During the early 1950s Volz turned her focus to the inter-relationship between psychotherapy and pastoral care. She recognised the need for church ministers to incorporate the ground rules of psychology in their pastoral care, in order to be able to respond adequately to people's spiritual needs. The leading proponent of these ideas was the theologian Otto Haendler, a qualified psychotherapist and the professor for Practical Theology at the Humboldt University in (East) Berlin till his retirement in 1959. Volz began to attend Haendler's lectures on psychology and got to know him in the course of her follow-up studies with the "Doctor and Pastor" ("Arzt und Seelsorger") community. Haendler became her mentor as she pursued her psychological studies in greater depth, providing her with a study plan and reading recommendations. For her personal education on the topic she contacted Jutta von Graevenitz with whom she underwent analysis training.

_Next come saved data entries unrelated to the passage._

==> src/rtl/alu_arbiter_if.sv <==
// Requester and ALU handshake bundle for alu_arbiter.
// master: the arbiter side; slave: the requesters and the ALU.
interface alu_arbiter_if #(
  parameter int REG_SIZE = 8,
  parameter int NUM_REQ  = 2
);
  localparam int GW = $clog2(NUM_REQ);

  logic [NUM_REQ-1:0]          req_valid;
  logic [2*NUM_REQ-1:0]        req_operation;
  logic [REG_SIZE*NUM_REQ-1:0] req_op1;
  logic [REG_SIZE*NUM_REQ-1:0] req_op2;
  logic [NUM_REQ-1:0]          req_ready;
  logic [NUM_REQ-1:0]          rsp_valid;
  logic [NUM_REQ-1:0]          rsp_err;
  logic [REG_SIZE-1:0]         rsp_res;
  logic [1:0]                  alu_operation;
  logic [REG_SIZE-1:0]         alu_op1;
  logic [REG_SIZE-1:0]         alu_op2;
  logic                        alu_req;
  logic                        alu_done;
  logic [REG_SIZE-1:0]         alu_res;
  logic                        busy;
  logic [GW-1:0]               grant_id;

  modport master (
    input  req_valid, req_operation, req_op1, req_op2, alu_done, alu_res,
    output req_ready, rsp_valid, rsp_err, rsp_res,
    output alu_operation, alu_op1, alu_op2, alu_req, busy, grant_id
  );

  modport slave (
    output req_valid, req_operation, req_op1, req_op2, alu_done, alu_res,
    input  req_ready, rsp_valid, rsp_err, rsp_res,
    input  alu_operation, alu_op1, alu_op2, alu_req, busy, grant_id
  );
endinterface

==> src/rtl/alu_arbiter.sv <==
// Round-robin arbiter sharing one ALU between NUM_REQ requesters, with a
// watchdog that aborts an operation whose alu_done never arrives.
module alu_arbiter #(
  parameter int REG_SIZE = 8,
  parameter int NUM_REQ  = 2,
  parameter int TIMEOUT  = 16
) (
  input logic           clk,
  input logic           rst,
  alu_arbiter_if.master bus
);
  localparam int GW = $clog2(NUM_REQ);
  localparam int CW = $clog2(TIMEOUT + 1);
  localparam logic [CW-1:0] CNT_LIMIT = CW'(TIMEOUT);
  localparam logic [GW-1:0] LAST_IDX  = GW'(NUM_REQ - 1);

  typedef enum logic [1:0] {
    IDLE  = 2'd0,
    ISSUE = 2'd1,
    WAIT  = 2'd2,
    RESP  = 2'd3
  } state_e;

  state_e              state_q, state_d;
  logic [GW-1:0]       last_grant_q, last_grant_d;
  logic [1:0]          op_q, op_d;
  logic [REG_SIZE-1:0] op1_q, op1_d;
  logic [REG_SIZE-1:0] op2_q, op2_d;
  logic [CW-1:0]       cnt_q, cnt_d, cnt_inc_s;
  logic [REG_SIZE-1:0] res_q, res_d;
  logic                err_q, err_d;

  logic                win_found_s;
  logic [GW-1:0]       win_idx_s, cand_idx_s;

  logic [NUM_REQ-1:0]  req_ready_q, req_ready_d;
  logic [NUM_REQ-1:0]  rsp_valid_q, rsp_valid_d;
  logic [NUM_REQ-1:0]  rsp_err_q, rsp_err_d;
  logic [REG_SIZE-1:0] rsp_res_q, rsp_res_d;
  logic                alu_req_q, alu_req_d;
  logic                busy_q, busy_d;
  logic [GW-1:0]       grant_id_q, grant_id_d;

  // Round-robin search: walk from lowest to highest priority so the
  // requester right after the last winner is assigned last and wins.
  always_comb begin
    win_found_s = 1'b0;
    win_idx_s   = '0;
    cand_idx_s  = '0;
    for (int i = NUM_REQ; i >= 1; i--) begin
      cand_idx_s  = GW'((int'(last_grant_q) + i) % NUM_REQ);
      win_found_s = win_found_s | bus.req_valid[cand_idx_s];
      win_idx_s   = bus.req_valid[cand_idx_s] ? cand_idx_s : win_idx_s;
    end
  end

  // Watchdog increment saturates at the limit instead of wrapping.
  always_comb begin
    cnt_inc_s = (cnt_q >= CNT_LIMIT) ? cnt_q : (cnt_q + CW'(1));
  end

  // FSM state register.
  always_ff @(posedge clk) begin
    if (rst) begin
      state_q <= IDLE;
    end else begin
      state_q <= state_d;
    end
  end

  // FSM next-state and datapath update.
  always_comb begin
    state_d      = state_q;
    last_grant_d = last_grant_q;
    op_d         = op_q;
    op1_d        = op1_q;
    op2_d        = op2_q;
    cnt_d        = cnt_q;
    res_d        = res_q;
    err_d        = err_q;
    case (state_q)
      IDLE: begin
        if (win_found_s) begin
          state_d      = ISSUE;
          last_grant_d = win_idx_s;
          op_d         = bus.req_operation[int'(win_idx_s)*2 +: 2];
          op1_d        = bus.req_op1[int'(win_idx_s)*REG_SIZE +: REG_SIZE];
          op2_d        = bus.req_op2[int'(win_idx_s)*REG_SIZE +: REG_SIZE];
        end else begin
          state_d = IDLE;
        end
      end
      ISSUE: begin
        state_d = WAIT;
        cnt_d   = '0;
      end
      WAIT: begin
        cnt_d = cnt_inc_s;
        // A done landing on the timeout cycle still counts as success.
        if (bus.alu_done) begin
          res_d   = bus.alu_res;
          err_d   = 1'b0;
          state_d = RESP;
        end else if (cnt_inc_s == CNT_LIMIT) begin
          res_d   = '0;
          err_d   = 1'b1;
          state_d = RESP;
        end else begin
          state_d = WAIT;
        end
      end
      RESP: begin
        state_d = IDLE;
      end
      default: begin
        state_d = IDLE;
      end
    endcase
  end

  // Output decode from the next state so every output comes from a flop.
  always_comb begin
    req_ready_d = '0;
    rsp_valid_d = '0;
    rsp_err_d   = '0;
    rsp_res_d   = '0;
    alu_req_d   = 1'b0;
    busy_d      = (state_d != IDLE);
    grant_id_d  = (state_d == ISSUE) ? last_grant_d : grant_id_q;
    case (state_d)
      IDLE: begin
        alu_req_d = 1'b0;
      end
      ISSUE: begin
        alu_req_d                 = 1'b1;
        req_ready_d[last_grant_d] = 1'b1;
      end
      WAIT: begin
        alu_req_d = 1'b0;
      end
      RESP: begin
        rsp_valid_d[last_grant_d] = 1'b1;
        rsp_err_d[last_grant_d]   = err_d;
        rsp_res_d                 = res_d;
      end
      default: begin
        alu_req_d = 1'b0;
      end
    endcase
  end

  // Operand latches, watchdog, captured result and registered outputs.
  always_ff @(posedge clk) begin
    if (rst) begin
      last_grant_q <= LAST_IDX;
      op_q         <= 2'd0;
      op1_q        <= '0;
      op2_q        <= '0;
      cnt_q        <= '0;
      res_q        <= '0;
      err_q        <= 1'b0;
      req_ready_q  <= '0;
      rsp_valid_q  <= '0;
      rsp_err_q    <= '0;
      rsp_res_q    <= '0;
      alu_req_q    <= 1'b0;
      busy_q       <= 1'b0;
      grant_id_q   <= '0;
    end else begin
      last_grant_q <= last_grant_d;
      op_q         <= op_d;
      op1_q        <= op1_d;
      op2_q        <= op2_d;
      cnt_q        <= cnt_d;
      res_q        <= res_d;
      err_q        <= err_d;
      req_ready_q  <= req_ready_d;
      rsp_valid_q  <= rsp_valid_d;
      rsp_err_q    <= rsp_err_d;
      rsp_res_q    <= rsp_res_d;
      alu_req_q    <= alu_req_d;
      busy_q       <= busy_d;
      grant_id_q   <= grant_id_d;
    end
  end

  assign bus.req_ready     = req_ready_q;
  assign bus.rsp_valid     = rsp_valid_q;
  assign bus.rsp_err       = rsp_err_q;
  assign bus.rsp_res       = rsp_res_q;
  assign bus.alu_operation = op_q;
  assign bus.alu_op1       = op1_q;
  assign bus.alu_op2       = op2_q;
  assign bus.alu_req       = alu_req_q;
  assign bus.busy          = busy_q;
  assign bus.grant_id      = grant_id_q;
endmodule

==> src/flat_wrapper.sv <==
// flat-port wrapper written by rule: the top's interface ports become plain ports
module alu_arbiter_flat 
#(
  parameter int REG_SIZE = 8,
  parameter int NUM_REQ  = 2,
  parameter int TIMEOUT  = 16
)
  (clk, rst, bus_req_valid, bus_req_operation, bus_req_op1, bus_req_op2, bus_alu_done, bus_alu_res, bus_req_ready, bus_rsp_valid, bus_rsp_err, bus_rsp_res, bus_alu_operation, bus_alu_op1, bus_alu_op2, bus_alu_req, bus_busy, bus_grant_id);
  alu_arbiter_if #(.REG_SIZE(REG_SIZE), .NUM_REQ(NUM_REQ)) bus_i ();
  input logic clk;
  input logic rst;
  input wire logic [$bits(bus_i.req_valid)-1:0] bus_req_valid;
  input wire logic [$bits(bus_i.req_operation)-1:0] bus_req_operation;
  input wire logic [$bits(bus_i.req_op1)-1:0] bus_req_op1;
  input wire logic [$bits(bus_i.req_op2)-1:0] bus_req_op2;
  input wire logic [$bits(bus_i.alu_done)-1:0] bus_alu_done;
  input wire logic [$bits(bus_i.alu_res)-1:0] bus_alu_res;
  output wire logic [$bits(bus_i.req_ready)-1:0] bus_req_ready;
  output wire logic [$bits(bus_i.rsp_valid)-1:0] bus_rsp_valid;
  output wire logic [$bits(bus_i.rsp_err)-1:0] bus_rsp_err;
  output wire logic [$bits(bus_i.rsp_res)-1:0] bus_rsp_res;
  output wire logic [$bits(bus_i.alu_operation)-1:0] bus_alu_operation;
  output wire logic [$bits(bus_i.alu_op1)-1:0] bus_alu_op1;
  output wire logic [$bits(bus_i.alu_op2)-1:0] bus_alu_op2;
  output wire logic [$bits(bus_i.alu_req)-1:0] bus_alu_req;
  output wire logic [$bits(bus_i.busy)-1:0] bus_busy;
  output wire logic [$bits(bus_i.grant_id)-1:0] bus_grant_id;
  assign bus_i.req_valid = bus_req_valid;
  assign bus_i.req_operation = bus_req_operation;
  assign bus_i.req_op1 = bus_req_op1;
  assign bus_i.req_op2 = bus_req_op2;
  assign bus_i.alu_done = bus_alu_done;
  assign bus_i.alu_res = bus_alu_res;
  assign bus_req_ready = bus_i.req_ready;
  assign bus_rsp_valid = bus_i.rsp_valid;
  assign bus_rsp_err = bus_i.rsp_err;
  assign bus_rsp_res = bus_i.rsp_res;
  assign bus_alu_operation = bus_i.alu_operation;
  assign bus_alu_op1 = bus_i.alu_op1;
  assign bus_alu_op2 = bus_i.alu_op2;
  assign bus_alu_req = bus_i.alu_req;
  assign bus_busy = bus_i.busy;
  assign bus_grant_id = bus_i.grant_id;
  alu_arbiter #(.REG_SIZE(REG_SIZE), .NUM_REQ(NUM_REQ), .TIMEOUT(TIMEOUT)) u_core (.clk(clk), .rst(rst), .bus(bus_i));
endmodule
==> config.mk <==
export PLATFORM = sky130hd
export DESIGN_NAME = alu_arbiter_flat
export DESIGN_NICKNAME = d
export VERILOG_FILES = /design/src/rtl/alu_arbiter_if.sv /design/src/rtl/alu_arbiter.sv /design/src/flat_wrapper.sv
export SDC_FILE = /design/constraint.sdc
export NUM_CORES = 1
export LEC_CHECK = 0
export ABC_CLOCK_PERIOD_IN_PS = 2600
export CAP_MARGIN = 10
export CORE_MARGIN = 5
export CORE_UTILIZATION = 30
export CTS_CLUSTER_DIAMETER = 100
export DETAILED_ROUTE_END_ITERATION = 12
export DONT_BUFFER_PORTS = 1
export GPL_TIMING_DRIVEN = 1
export SYNTH_ARGS = -nofsm -noshare
export SYNTH_HDL_FRONTEND = slang
export SYNTH_SLANG_ARGS = --single-unit
==> constraint.sdc <==
create_clock -name clk -period 2.6 [get_ports clk]
set_input_delay 0.26 -clock clk [delete_from_list [all_inputs] [get_ports clk]]
set_output_delay 0.26 -clock clk [all_outputs]
set_load 0.005 [all_outputs]
==> results of run 1 <==
-- worst paths after layout --
| path | endpoint | start | slack (ns) |
|---|---|---|---|
| max | u_core.bus.grant_id | u_core.cnt_q[0] | 0.63 |
| min reg2reg | u_core.bus.alu_op2[1] | u_core.bus.alu_op2[1] | 0.53 |
| min | u_core.bus.alu_op1[1] | rst | 0.01 |
| max reg2reg | u_core.bus.grant_id | u_core.cnt_q[0] | 0.63 |
-- layer usage --
metal  vias up  GRT usage, %  routed length (um)
met3         5          5.34                 547
met1       639          12.3                2120
met4         0          3.61                  74
met5         -             0                   0
met2        73          14.8                1920
li1        739             -                   -
-- kinds of logic (layout without fill, tap and decap cells) --
logic type / count (synthesis) / count (layout) / synth area share (%)
fa+ha+maj: 5 / 5 / 2.92
flops: 52 / 52 / 48.5
simple gates: 70 / 70 / 17.0
compound gates: 47 / 47 / 18.4
buf+inv: 23 / 21 / 4.72
mux: 18 / 18 / 8.40
-- report_power, final --
group          internal [mW]  total, mW  leakage (nW)  switching (mW)
registers              0.879      0.935         0.426          0.0569
logic                  0.131      0.321         0.367           0.190
clock network          0.292      0.572        0.0600           0.280
-- sequential cells by signal, indices dropped and copies added (netlist names), 2 cells and up --
register                  count
u_core.bus.alu_op1            8
u_core.res_q                  8
u_core.state_q                2
u_core.bus.alu_operation      2
u_core.bus.req_ready          2
u_core.cnt_q                  5
u_core.bus.rsp_valid          2
u_core.bus.rsp_res            8
u_core.bus.alu_op2            8
u_core.bus.rsp_err            2
-- layout by cell type (no fill, tap or decap), drive strengths merged --
cell          n
or3           1
nor2         31
o21a          1
a22o          9
a21boi        1
nand4         1
a211oi       18
and3          1
o21ai         6
nor3          4
o32ai         1
mux2i        18
and2          1
nand2         8
ha            5
dlygate4sd3   2
bufinv        1
clkbuf        5
nand4b        1
nand3         1
inv          10
dfxtp        52
a21oi         5
a22oi         1
nand3b        1
a31oi         2
a31o          1
clkinv        1
nor2b        17
nand2b        3
a221oi        1
buf           2
a41oi         1
-- cell type report --
| type | instances | area [um^2] |
|---|---|---|
| Fill cell | 723 | 4520 |
| Tap cell | 96 | 120 |
| Sequential cell | 52 | 1040 |
| Multi-Input combinational cell | 140 | 1010 |
| Timing Repair Buffer | 4 | 35.0 |
| Clock buffer | 5 | 68.8 |
| Inverter | 9 | 33.8 |
| Clock inverter | 3 | 46.3 |
-- repair_timing --
action | in CTS | in global routing
hold endpoints to repair | 5 | 17
gates resized for setup | 0 | 0
hold buffers | 1 | 1
==> qor.csv, run 1 <==
metric,value,unit
status,"complete, no violations",
post-synth top area share,48.5,%
worst setup margin,0.627,ns
largest net degree at the start of global routing,37,
R2R depth,7,
Total Nets Final,266,
DR vias,1456,
fin crit share,75.9,%
antenna cells,0,
largest stage delay on the critical path,0.45,ns
FMAX,0.507,GHz
ys async rst share,0,%
"Data arrival, critical path",2.22,ns
cell count after synthesis,215,
setup violators final,0,
Slew HR,52.7,%
DR pass1 iterations,4,
clk_skew,0.00600,ns
Synth warnings,0,
Initial Util,31.2,%
crit path max fanout,7,
clk_lat worst skew,0.31,ns
Maximum Capacitance Violations,0,
synth cell count leaders,"dfxtp_1 (52), nor2_1 (31), a211oi_1 (18), mux2i_1 (18), nor2b_1 (17)",
CORE AREA,6870,um^2
TritonCTS clock tree,built,
Area after DPL,2220,um^2
Tightest Hold Check Type,primary input to register,
Worst Tran Pin Value,0.708,ns
top post-synthesis cells by area,"dfxtp_1 (49%), mux2i_1 (8.4%), a211oi_1 (6.3%)",
Non-Filler Instances,309,
post-synthesis sequential area ratio,48.5,%
hold path depth,1,
clk sink count,52,
crit-path cells,inv_1 -> ha_1 -> nor2_1 -> a22o_1 -> a41oi_4 -> or3_4 -> o21ai_2,
Total GRT Usage,10.0,%
Final Max Slew Viols,0,
Stages on worst setup path,7,
power per cell area,777,nW/um^2
share of cells above drive strength 1,10.3,%
Final Cell Area,2350,um^2
post-place setup slack,0.653,ns
I/O pin count,84,
GR Overflow Total,0,
final hold violation count,0,
CP Data Required Time,2.85,ns
initial antenna violation count,0,
synthesized area,2150,um^2
Crit path max-delay family,compound AO/OA/AOI/OAI gates,
min Tclk post-route,1.97,ns
full die area,8940,um^2
Worst Setup End Kind,register,
port bufs,0,
Post-synth EDFFs,0,
die width,94.6,um
post-layout util,34.2,%
#FFs+latches synth,52,
row cnt,30,
global-route wire length before repair,6810,um
clock-pin slew on the worst setup and hold paths,0.10,ns
CTS max path bufs,2,
Pwr Total,1.83,mW
Main synth FF type,dfxtp_1,
Initial DRC Count,49,
"Distinct cells, synth",39,
Syn-to-layout area delta,9.62,%
Setup TNS Final,0,ns
Crit Path Category,register to register,
DIE HEIGHT,94.6,um
Buf/Inv on CP,1,
mean routed wirelength per cell,15.1,um
Via-to-Cell Ratio,4.71,
Post-Route WL,4660,um
Num CTS Buffers,5,
RSZ-0062 raised after global routing,no,
"area leader, netlist",dfxtp_1,
Worst setup SP type,register,
Synth Net Count,269,
Detail Placement HPWL,3250,um
GPL Wtd Cong,0.800,
antenna-violating nets left,0,
Root Buffer,clkbuf_8,
CTS HTree Levels,2,
detailed-route DRC error count,0,
Leakage,0.852,nW
"slowest stage cell, crit path",dfxtp_1,
cell with the most instances after synthesis,dfxtp_1,
dpl cells,299,
Final Hold Slack,0.0135,ns
synthesized area per cell,9.98,um^2
setup bufs post-CTS,0,
Max VDD drop,309,uV
number of global-route vias before repair,1342,
No activity file was read; power rests on OpenSTA's default activity.
==> run 2, diff against run 1 <==
ABC_CLOCK_PERIOD_IN_PS = 1700   (was 2600)
clock period = 1.7 ns   (was 2.6 ns; I/O delays follow)
==> qor.csv, run 2 (synthesis results as in run 1) <==
metric,value,unit,change
status,"complete, no violations",,unchanged
Max VDD drop,443,uV,was 309 uV
CORE AREA,6870,um^2,unchanged
GPL Wtd Cong,0.766,,was 0.800
worst setup margin,0.0354,ns,was 0.627 ns
Total GRT Usage,10.4,%,was 10.0%
CTS HTree Levels,2,,unchanged
Post-Route WL,4640,um,was 4660 um
DR pass1 iterations,4,,unchanged
most frequent cells in the layout,"dfxtp_1 (49), nor2_1 (28), mux2i_1 (18), a211oi_1 (18), nor2b_1 (15)",,"was dfxtp_1 (52), nor2_1 (31), mux2i_1 (18), a211oi_1 (18), nor2b_1 (17)"
Via-to-Cell Ratio,4.71,,about the same
final hold violation count,0,,unchanged
Root Buffer,clkbuf_8,,unchanged
die width,94.6,um,unchanged
largest net degree at the start of global routing,37,,unchanged
share of cells above drive strength 1,21.6,%,was 10.3%
Worst setup SP type,register,,unchanged
Non-Filler Instances,323,,was 309
Crit path max-delay family,compound AO/OA/AOI/OAI gates,,unchanged
Pwr Total,2.74,mW,was 1.83 mW
Tightest Hold Check Type,primary input to register,,unchanged
detailed-route DRC error count,0,,unchanged
Maximum Capacitance Violations,0,,unchanged
multi-input logic area,1070,um^2,was 1010 um^2
internal power,1.91,mW,was 1.30 mW
hold path depth,2,,was 1
reg2reg end,u_core.bus.rsp_res[1],,was u_core.bus.grant_id
port bufs,0,,unchanged
crit-path cells,buf_6 -> ha_4 -> nand3b_1 -> o32ai_4 -> buf_12 -> a31oi_4 -> a22o_1 -> nor2b_1,,was inv_1 -> ha_1 -> nor2_1 -> a22o_1 -> a41oi_4 -> or3_4 -> o21ai_2
fin crit share,97.9,%,was 75.9%
full die area,8940,um^2,unchanged
Buf/Inv on CP,2,,was 1
WL met2,1980,um,was 1920 um
WHS Endpoint,u_core.bus.req_ready[1],,was u_core.bus.alu_op1[1]
GR Overflow Total,0,,unchanged
Worst Tran Pin Value,0.400,ns,was 0.708 ns
Slew HR,73.2,%,was 52.7%
Switching Fraction,30.4,%,was 28.8%
antenna cells,0,,unchanged
Syn-to-layout area delta,18.4,%,was 9.62%
Psw,831,uW,was 527 uW
Detail Placement HPWL,3310,um,was 3250 um
"slowest stage cell, crit path",dfxtp_4,,was dfxtp_1
clk sink count,52,,unchanged
clk_skew,0.00957,ns,was 0.00600 ns
antenna-violating nets left,0,,unchanged
largest stage delay on the critical path,0.36,ns,was 0.45 ns
Num CTS Buffers,5,,unchanged
min Tclk post-route,1.66,ns,was 1.97 ns
Leakage,0.934,nW,was 0.852 nW
part of the power in the clock network,26.2,%,was 31.3%
filler cell count,701,,was 723
Final Max Slew Viols,0,,unchanged
Initial Util,31.2,%,unchanged
CP Data Required Time,1.95,ns,was 2.85 ns
initial antenna violation count,0,,unchanged
"Data arrival, critical path",1.91,ns,was 2.22 ns
clk_lat worst skew,0.31,ns,about the same
R2R depth,8,,was 7
FMAX,0.601,GHz,was 0.507 GHz
I/O pin count,84,,unchanged
Total Nets Final,280,,was 266
Metal-1 WL,2080,um,was 2120 um
global-route wire length before repair,7180,um,was 6810 um
Worst Setup End Kind,register,,unchanged
Max Used Layer,met4,,unchanged
Flop pwr share,52.2,%,was 51.2%
TritonCTS clock tree,built,,unchanged
dpl cells,308,,was 299
register area,1050,um^2,was 1040 um^2
RR Startpoint,u_core.cnt_q[0],,unchanged
R2R setup slack,0.04,ns,was 0.63 ns
combinational share of power,21.7,%,was 17.5%
mean routed wirelength per cell,14.4,um,was 15.1 um
setup violators final,0,,unchanged
row cnt,30,,unchanged
crit path max fanout,8,,was 7
Initial DRC Count,49,,unchanged
"commonest non-fill, non-tap cell in the layout",dfxtp_1,,unchanged
DR vias,1522,,was 1456
clock-pin slew on the worst setup and hold paths,0.10,ns,about the same
CTS max path bufs,2,,unchanged
met3 wire length,526,um,was 547 um
hold path startpoint,rst,,unchanged
Crit Path Category,register to register,,unchanged
DIE HEIGHT,94.6,um,unchanged
RSZ-0062 raised after global routing,yes,,was no
number of global-route vias before repair,1440,,was 1342
power per cell area,1080,nW/um^2,was 777 nW/um^2
post-place setup slack,-0.0526,ns,was 0.653 ns
## run 2: stage by stage
step                setup TNS [ns]  utilization, %  hold slack (ns)  instance area [um^2]
finish                           0            37.0           0.0554                  2540
global route                -0.468            37.0           0.0489                  2540
CTS                        -0.0143            36.3          0.00903                  2490
detailed placement          -0.198            33.5            0.240                  2300
global placement          -0.00208            33.5            0.239                  2300
floorplan                 -0.00972               -            0.279                  2150
## run 2: power by group through the flow
stage	Combinational (mW)	Clock (mW)	Sequential [mW]
2_1_floorplan	0.425	0	1.43
3_3_place_gp	0.528	0	1.46
3_5_place_dp	0.539	0	1.46
4_1_cts	0.587	0.742	1.43
5_1_grt	0.664	0.802	1.45
6_report	0.593	0.716	1.43
## run 2: area by class of cell
| class | instances | area share [%] |
|---|---|---|
| repair buffers | 17 | 6.90 |
| inverters | 9 | 1.33 |
| flip-flops and latches | 52 | 41.2 |
| multi-input cells | 141 | 42.2 |
| clock inverters | 3 | 0.887 |
| clock buffers | 5 | 2.71 |
| well taps | 96 | 4.73 |
## run 2: worst max path at each step
stage / cells after the start / slack, ns / startpoint / endpoint
floorplan: 7 / -0.01 / u_core.cnt_q[0] / u_core.bus.grant_id
global placement: 7 / -0.002 / u_core.cnt_q[0] / u_core.bus.grant_id
detailed placement: 7 / -0.05 / u_core.cnt_q[0] / u_core.bus.grant_id
CTS: 7 / -0.01 / u_core.cnt_q[0] / u_core.bus.grant_id
global route: 8 / -0.05 / u_core.cnt_q[0] / u_core.bus.rsp_res[2]
finish: 8 / 0.04 / u_core.cnt_q[0] / u_core.bus.rsp_res[1]
## run 2: layer usage
layer	track usage (%)	vias to the layer above
met1	13.1	675
met4	3.97	0
met3	5.26	5
met2	15.1	68
met5	0	-
li1	-	774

The connection between psychology and theology, especially in the context of gender relations, was at the heart of Lenore Volz's life. From 1959 she turned her attention more directly to the issue of women's ordination, working closely on the theology and politics of the issue with Friedrich Lang, another Tübingen theologian. Presentations and discussions took place which raised the matter up the church agenda.

In December 1961 Volz held a church-theological working session in the deanery at Bad Cannstatt during the course of which she gave a presentation under the title, "Has the time not come to update the 1948 Law on women theologians?" (""Ist die Theologinnen-Ordnung von 1948 revisionsbedürftig?"). The question set a stone rolling. Over the next few years she devoted herself to the issue of equal rights for women theologians. Working with the "Women Theologians' Convent" ("Konvent evangelischer Theologinnen"), of which she became president in 1965, she published in 1967 "Women in the pulpits? A burning question for our church" (""Frauen auf der Kanzel? Eine brennende Frage unserer Kirchen""). This study became the template for a new "Law on the service of women theologians" ("Gesetz über den Dienst der Theologinnen"). After a deeply felt and moving debate it was adopted by the synod on 15 November 1968. The ordination of women was a reality. As Volz noted in her biography, women pastors were now permitted almost the same rights as male pastors.

By this time Lenore Volz was already 55, and instead of remaining in the mainstream church ministry she became a hospital pastor, and worked on ideas for another great reform, this time to put pastoral care in hospitals on a new footing. She retired ten years later, in 1978. That was also the year in which further adjustments were made as a result of which men and women working in parish ministry finally received completely equal status and treatment from the Evangelical-Lutheran Church in Württemberg. Even after her retirement she remained an active presence in evangelical church politics.